[Start of section]

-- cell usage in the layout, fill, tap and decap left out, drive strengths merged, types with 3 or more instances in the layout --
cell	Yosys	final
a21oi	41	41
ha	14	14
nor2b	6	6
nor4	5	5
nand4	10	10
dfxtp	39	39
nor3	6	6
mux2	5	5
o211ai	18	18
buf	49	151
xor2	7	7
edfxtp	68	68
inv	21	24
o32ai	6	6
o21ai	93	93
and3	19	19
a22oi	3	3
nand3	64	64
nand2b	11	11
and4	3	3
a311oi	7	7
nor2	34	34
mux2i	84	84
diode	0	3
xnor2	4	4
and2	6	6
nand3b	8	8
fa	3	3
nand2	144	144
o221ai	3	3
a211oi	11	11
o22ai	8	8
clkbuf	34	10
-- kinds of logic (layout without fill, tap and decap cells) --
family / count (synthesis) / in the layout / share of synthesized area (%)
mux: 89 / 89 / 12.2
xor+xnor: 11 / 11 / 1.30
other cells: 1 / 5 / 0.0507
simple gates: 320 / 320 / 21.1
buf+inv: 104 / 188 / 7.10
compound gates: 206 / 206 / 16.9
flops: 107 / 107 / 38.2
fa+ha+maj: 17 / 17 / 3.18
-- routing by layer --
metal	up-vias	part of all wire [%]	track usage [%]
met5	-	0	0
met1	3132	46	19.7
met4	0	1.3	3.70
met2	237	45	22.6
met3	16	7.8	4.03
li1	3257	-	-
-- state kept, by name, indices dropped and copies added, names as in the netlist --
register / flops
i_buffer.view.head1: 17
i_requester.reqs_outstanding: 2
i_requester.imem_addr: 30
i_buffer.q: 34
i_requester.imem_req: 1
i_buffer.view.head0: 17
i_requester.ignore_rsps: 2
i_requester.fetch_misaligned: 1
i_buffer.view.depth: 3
===== src/lsu_pkg.sv =====
// the load ops keep their funct3 codes and the store ops take the three codes loads leave unused
package lsu_pkg;

    // entries in each of the request and response queues
    localparam int LSU_QUEUE_DEPTH = 4;

    // the low two bits of a load give its size, bit 2 marks zero extension
    typedef enum logic [2:0]
    {
        LB  = 3'b000,
        LH  = 3'b001,
        LW  = 3'b010,
        SB  = 3'b011,
        LBU = 3'b100,
        LHU = 3'b101,
        SH  = 3'b110,
        SW  = 3'b111
    } lsu_op_e;

    // one request from the execute side
    typedef struct packed
    {
        lsu_op_e     op;
        logic [31:0] addr;
        logic [31:0] wdata;
    } lsu_req_t;

    // one result back to the pipeline, rdata reads as zero for a store
    typedef struct packed
    {
        logic        is_store;
        logic [31:0] addr;
        logic [31:0] rdata;
    } lsu_rsp_t;

endpackage


===== src/lsu_fifo.sv =====
// fall-through head, a push while full or a pop while empty is dropped without any flag
`timescale 1ns/1ps

module lsu_fifo #(
    parameter type T = lsu_pkg::lsu_req_t
) (
    input  logic clk_i,
    input  logic rst_n_i,
    input  logic push_i,
    input  T     push_data_i,
    output logic full_o,
    input  logic pop_i,
    output T     pop_data_o,
    output logic empty_o
);
    import lsu_pkg::*;

    localparam int PTR_W = (LSU_QUEUE_DEPTH > 1) ? $clog2(LSU_QUEUE_DEPTH) : 1;
    localparam int CNT_W = $clog2(LSU_QUEUE_DEPTH + 1);

    T                 mem_q [LSU_QUEUE_DEPTH];
    logic [PTR_W-1:0] wr_ptr_q;
    logic [PTR_W-1:0] rd_ptr_q;
    logic [CNT_W-1:0] count_q;
    logic             do_push;
    logic             do_pop;

    // wraps without needing a power of two depth
    function automatic logic [PTR_W-1:0] ptr_next(input logic [PTR_W-1:0] ptr);
        return (ptr == PTR_W'(LSU_QUEUE_DEPTH - 1)) ? '0 : ptr + 1'b1;
    endfunction

    assign full_o     = (count_q == CNT_W'(LSU_QUEUE_DEPTH));
    assign empty_o    = (count_q == '0);
    assign do_push    = push_i && !full_o;
    assign do_pop     = pop_i && !empty_o;
    assign pop_data_o = mem_q[rd_ptr_q];

    always_ff @(posedge clk_i or negedge rst_n_i)
    begin
        if (!rst_n_i)
        begin
            wr_ptr_q <= '0;
            rd_ptr_q <= '0;
            count_q  <= '0;
        end
        else
        begin
            if (do_push)
                wr_ptr_q <= ptr_next(wr_ptr_q);
            if (do_pop)
                rd_ptr_q <= ptr_next(rd_ptr_q);
            if (do_push && !do_pop)
                count_q <= count_q + 1'b1;
            else if (do_pop && !do_push)
                count_q <= count_q - 1'b1;
        end
    end

    always_ff @(posedge clk_i)
    begin
        if (do_push)
            mem_q[wr_ptr_q] <= push_data_i;
    end

endmodule


===== config.mk =====
export PLATFORM = sky130hd
export DESIGN_NAME = lsu_fifo
export DESIGN_NICKNAME = d
export VERILOG_FILES = /design/src/lsu_pkg.sv /design/src/lsu_fifo.sv
export SDC_FILE = /design/constraint.sdc
export NUM_CORES = 1
export LEC_CHECK = 0
export BUFFER_PORTS_ARGS = -buffer_cell sky130_fd_sc_hd__buf_2
export CORE_MARGIN = 1
export CORE_UTILIZATION = 50
export CTS_CLUSTER_SIZE = 20
export DETAILED_ROUTE_END_ITERATION = 7
export GPL_TIMING_DRIVEN = 1
export PLACE_DENSITY = 0.68
export SLEW_MARGIN = 20
export SYNTH_ARGS = -nofsm -noshare
export SYNTH_HDL_FRONTEND = slang
export SYNTH_SLANG_ARGS = --single-unit

===== constraint.sdc =====
create_clock -name clk_i -period 5.6 [get_ports clk_i]
set_clock_uncertainty 0.05 [all_clocks]
set_input_delay 1.12 -clock clk_i [delete_from_list [all_inputs] [get_ports clk_i]]
set_output_delay 1.12 -clock clk_i [all_outputs]
set_load 0.01 [all_outputs]

==> results.md, run 1 <==
* VDD IR-drop max at 0.519 mV
* Cell Area, Synth at 10100 µm²
* Minimum hold slack at 367 ps
* Final max-slew violation count at 0
* # rows at 51
* Power share of the clock group at 28.1%
* Initial Utilization at 51.5%
* ANT nets after route at 0
* DRT Pass-1 Iters at 4
* Worst min path class: in2async
* Final setup viols at 0
* Yosys warnings at 0
* Maximum root-to-sink buffer count at 3
* Clock Pin Slew Worst Setup and Hold Paths at 60 ps
* Initial drt markers at 194
* Post-CTS Setup Inserts at 0
* Fmax at 260 MHz
* WP data required at 4430 ps
* Fin crit period at 3840 ps
* Final period util at 68.6%
* Syn_nets at 466
* Gr usage total at 17.3%
* P&R area growth vs syn at 18.4%
* Power Density at 534 nW/µm²
* Crit path kind: reg2out
* Util after Layout at 61.0%
* RePlAce Congestion at 0.708
* Routed WL per cell at 20.8 µm
* Status: completed
* Detail Placement HPWL at 9760 µm
* Core ar. at 19700 µm²
* RR Endpoint: mem_q[1][60]
* M1 wire length at 6950 µm
* Switch share at 28.0%
* Share of layout cells above drive strength 1 at 46.6%
* I/O Buffers at 139
* Post-Route WL at 17300 µm
* Placed Instances at 779
* P_int at 4600 µW
* Highest metal used: met5
* Max H-tree Level at 1
* Critical Path AT at 2670 ps
* Initial antenna violation count at 2
* Worst-margin pin slew at 1050 ps
* Combinational Power Share at 24.7%
* #FFs+latches synth at 275
* RSZ-0062 raised after global routing: false
* Post-synth top area cell: edfxtp_1
* Commonest cells post-synth: 268 x edfxtp_1, 67 x mux4_2, 7 x dfrtp_1, 6 x ha_1
* Avg Cell Area, Syn at 26.1 µm²
* Share of the synthesized area in the top cell type at 79.5%
* Most frequent cell after synthesis: edfxtp_1
* # DRC at 0
* Pwr Total at 6390 µW
* Vias in the first global route at 4894
* Post-synth top flop: edfxtp_1
* DIE WIDTH at 144 µm
* Final setup TNS at 0 ps
* Crit path max fanout at 41
* Largest net degree at the start of global routing at 70
* Final hold vios at 0
* Wire length on met2 at 9150 µm
* CTS sink count at 275
* Vias at 4481
* Total grt overflow at 0
* Final cell count without fillers at 832
* Yosys cell types at 22
* Worst r2r src: count_q[2]
* Number of synthesized flops with an enable pin at 268
* Synth area leaders: edfxtp_1 80%, mux4_2 15%, dfrtp_1 1.7%, ha_1 0.74%, mux2_2 0.45%
* MaxCap Viol Count at 0
* CTS buffer count at 28
* Met3 routed WL at 936 µm
* Flop pwr share at 47.2%
* CTS tree: yes
* R2R depth at 3
* Die H at 144 µm
* Max-slew headroom at 30.0%
* Vias/cell at 5.39
* Hold_buf cts at 0
* Worst reg2reg setup slack at 3330 ps
* Leakage at 0.00409 µW
* CP Launch Type: register
* I/O pins at 140
* Mapped Cells at 388
* Die area at 20800 µm²
* Sequential area share after synthesis at 81.3%
* Clk_lat worst skew at 530 ps
* Root Buffer Master: clkbuf_16
* Ys async rst share at 2.55%
* CTS resizes at 0
* Fin nets at 622
* Net Switching at 1790 µW
* Crit. End Element: output pin
* First-pass GRT wire length at 26600 µm
==> through the flow <==
step                setup WS [ps]  cell area, µm²
floorplan                    1070           10100
global placement             2250           11100
detailed placement           2210           11100
CTS                          1640           12000
global route                 1520           12000
finish                       1760           12000
==> worst max-delay path by stage <==
stage | startpoint | to | slack (ps) | cells past startpoint
finish | rd_ptr_q[0] | pop_data_o[32] | 1760 | 3
global route | rd_ptr_q[0] | pop_data_o[63] | 1520 | 3
CTS | rd_ptr_q[0] | pop_data_o[63] | 1640 | 3
detailed placement | rd_ptr_q[0] | pop_data_o[63] | 2210 | 3
global placement | rd_ptr_q[0] | pop_data_o[50] | 2250 | 3
floorplan | push_i | mem_q[3][0] | 1070 | 2
==> cells in the final DEF (no fill, tap or decap) <==
cell type,netlist,routed
o31ai_2,1,1
xnor2_1,1,1
clkbuf_1,3,4
and2_4,0,3
ha_1,6,6
mux4_2,67,67
inv_1,3,3
clkbuf_8,0,3
nor3b_2,1,1
clkinvlp_4,0,3
clkinv_4,0,1
clkinv_1,0,6
a21o_1,1,1
nor2b_2,1,1
nor2_1,3,2
fa_1,1,1
nor3_1,2,2
diode_2,0,1
clkinv_2,0,4
dfrtp_4,0,2
clkbuf_16,0,29
dfrtp_1,7,5
edfxtp_1,268,268
xor2_1,2,2
nor2_4,0,1
mux2_2,4,4
nand2_1,1,1
bufinv_16,0,2
buf_4,5,3
buf_2,5,139
==> flip-flops by register name, indices dropped and copies added, names as in the netlist <==
register  count
rd_ptr_q      2
mem_q       268
count_q       3
wr_ptr_q      2
==> layer usage <==
layer  up-vias  global-route usage [%]
met3        23                    3.71
met4         2                    4.76
met2       118                    30.7
met1      2359                    21.4
li1       1979                       -
met5         -                       0
==> cell families after synthesis <==
family	share of synthesized area (%)
mux	15.4
simple gates	0.643
xor+xnor	0.260
flops	81.3
buf+inv	1.35
compound gates	0.198
fa+ha+maj	0.940
==> critical path: stages, from the launching register on <==
cell and delay [ps]:
dfrtp_4 960, buf_4 450, mux4_2 560, buf_2 160
==> power groups by stage <==
stage                     sequential (µW)  combinational, µW  clock [µW]
after detailed placement             3080               1620           0
after floorplan                      2860               1240           0
after global placement               3050               1600           0
after CTS                            3040               1630        1830
after global routing                 3080               1720        1920
final                                3020               1580        1800
==> layout make-up <==
class | count | area (µm²)
Clock inverter | 16 | 134
Antenna cell | 1 | 2.50
Inverter | 3 | 11.3
Tap cell | 265 | 332
Clock buffer | 36 | 782
Fill cell | 1412 | 7670
Timing Repair Buffer | 142 | 718
Sequential cell | 275 | 8230
Multi-Input combinational cell | 94 | 1780
(Power assumes the default switching activity.)
==> inputs of run 2 (changes only) <==
- PLACE_DENSITY: 0.68 -> 0.71
- clock period: 5.6 -> 3.41 ns (I/O delays scaled with it)
==> run 2 against run 1 <==
  * First-iteration DRC count increased by 38%
  * Clock power increased by 58%
  * Via count about the same
  * Wire length increased by 1.1%
  * Power increased by 64%
  * Cell count increased by 1.3%
  * Die area unchanged
  * Worst hold slack got worse by 42 ps
  * Register-to-register slack got worse by 2200 ps
  * Largest cell class unchanged
  * Largest power group unchanged
==> results.md, run 2 (synthesis gave the netlist of run 1 again) <==
* Status: completed
* Crit. Startpoint: rd_ptr_q[0]
* Commonest non-fill, non-tap cell in the layout: edfxtp_1
* Placed Instances at 790
* Max-slew headroom at 49.2%
* Root Buffer Master: clkbuf_16
* Worst r2r src: count_q[2]
* Top Registers: mem_q: 268 flops, count_q: 3 flops
* Most used routing layer: met2
* Placed Area at 11200 µm²
* I/O Buffers at 139
* Fin crit period at 3060 ps
* Worst-margin pin slew at 763 ps
* Post-Route WL at 17500 µm
* Clk_lat worst skew at 520 ps
* Critical Path AT at 2330 ps
* CTS sink count at 275
* Initial drt markers at 268
* Util after Layout at 61.5%
* Largest net degree at the start of global routing at 50
* Fillers at 1410
* Total grt overflow at 0
* Maximum root-to-sink buffer count at 3
* RR Endpoint: count_q[2]
* Crit path max fanout at 29
* Crit path kind: reg2out
* Final max-slew violation count at 0
* R2R depth at 8
* Initial antenna violation count at 2
* Hold Crit Depth at 1
* Final cell count without fillers at 843
* Power Density at 870 nW/µm²
* Routed WL per cell at 20.7 µm
* Number of flip-flops in the largest register at 268
* Clock Pin Slew Worst Setup and Hold Paths at 60 ps
* Detail Placement HPWL at 10800 µm
* Core ar. at 19700 µm²
* Die H at 144 µm
* Vias/cell at 5.32
* Share of layout cells above drive strength 1 at 47.1%
* DRT Pass-1 Iters at 4
* Gr usage total at 17.2%
* CTS buffer count at 28
* ANT nets after route at 0
* Post-CTS Setup Inserts at 0
* First-pass GRT wire length at 26200 µm
* Fin nets at 634
* Die area at 20800 µm²
* # rows at 51
* Vias in the first global route at 4787
* # DRC at 0
* P&R area growth vs syn at 19.3%
* Largest Register: mem_q
* Final hold vios at 0
* Commonest non-fill, non-tap cells in the layout: 268 x edfxtp_1, 139 x buf_2, 67 x mux4_2
* Initial Utilization at 51.5%
* Worst hold start: push_data_i[11]
* Final setup viols at 0
* Grt met2 use at 29.4%
* CTS resizes at 0
* CTS tree: yes
* Hold_buf cts at 1
* Crit. End Element: output pin
* I/O pins at 140
* RSZ-0062 raised after global routing: false
* Vias at 4483
* Worst min path class: in2reg
* DIE WIDTH at 144 µm
* Max H-tree Level at 1
* Met1 global-route usage at 22.7%
* Final setup TNS at 0 ps
* M3 GR Usage at 3.44%
* MaxCap Viol Count at 0
* Fmax at 327 MHz
* CP Launch Type: register
* VDD IR-drop max at 0.505 mV
* Worst hold endpoint: mem_q[2][11]
* WP data required at 2680 ps
* Leakage at 0.00415 µW
* Post-Layout Inst Area at 12100 µm²
* RePlAce Congestion at 0.682
* Worst reg2reg setup slack at 1140 ps
* Final period util at 89.7%
## run 2: through the flow
stage | setup slack [ps] | hold slack, ps | power, µW
global placement | 836 | 455 | 7710
CTS | 284 | 307 | 10700
detailed placement | 838 | 476 | 7810
floorplan | 419 | 336 | 6720
finish | 351 | 326 | 10500
global route | 196 | 305 | 11000
## run 2: layout make-up
| cell class | count | area, µm² | area share (%) |
|---|---|---|---|
| antenna | 1 | 2.50 | 0.0207 |
| clock buffer | 39 | 793 | 6.57 |
| multi-input combinational | 94 | 1780 | 14.7 |
| timing repair buffer | 154 | 848 | 7.02 |
| inverter | 3 | 11.3 | 0.0932 |
| sequential | 275 | 8230 | 68.1 |
| clock inverter | 12 | 85.1 | 0.704 |
| tap | 265 | 332 | 2.75 |
## run 2: worst max-delay path, cell delays in order, from the launching register on
cell     delay [ps]
dfrtp_4         790
buf_4           310
mux4_2          530
buf_2           150
## run 2: layer usage
metal	part of all wire [%]	routed length, µm
met1	41	7150
met2	52	9130
met3	5.6	977
met4	1.3	223
met5	0.046	8
## run 2: worst max path at each step
stage,cells after the start,slack [ps],to
5_1_grt,3,200,pop_data_o[22]
6_report,3,350,pop_data_o[61]
3_5_place_dp,3,840,pop_data_o[47]
2_1_floorplan,2,420,mem_q[0][0]
3_3_place_gp,3,840,pop_data_o[47]
4_1_cts,3,280,pop_data_o[47]
## run 2: power by group
part / internal [µW] / total [µW] / switching, µW
Combinational: 1410 / 2800 / 1390
Clock: 1690 / 2850 / 1160
Sequential: 4470 / 4850 / 389
Total: 7570 / 10500 / 2940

[End of section]

Among the entries above, locate the lines containing "register / flops" and "i_requester.fetch_misaligned: 1", and transcribe exactly those two lines and all lines between.

register / flops
i_buffer.view.head1: 17
i_requester.reqs_outstanding: 2
i_requester.imem_addr: 30
i_buffer.q: 34
i_requester.imem_req: 1
i_buffer.view.head0: 17
i_requester.ignore_rsps: 2
i_requester.fetch_misaligned: 1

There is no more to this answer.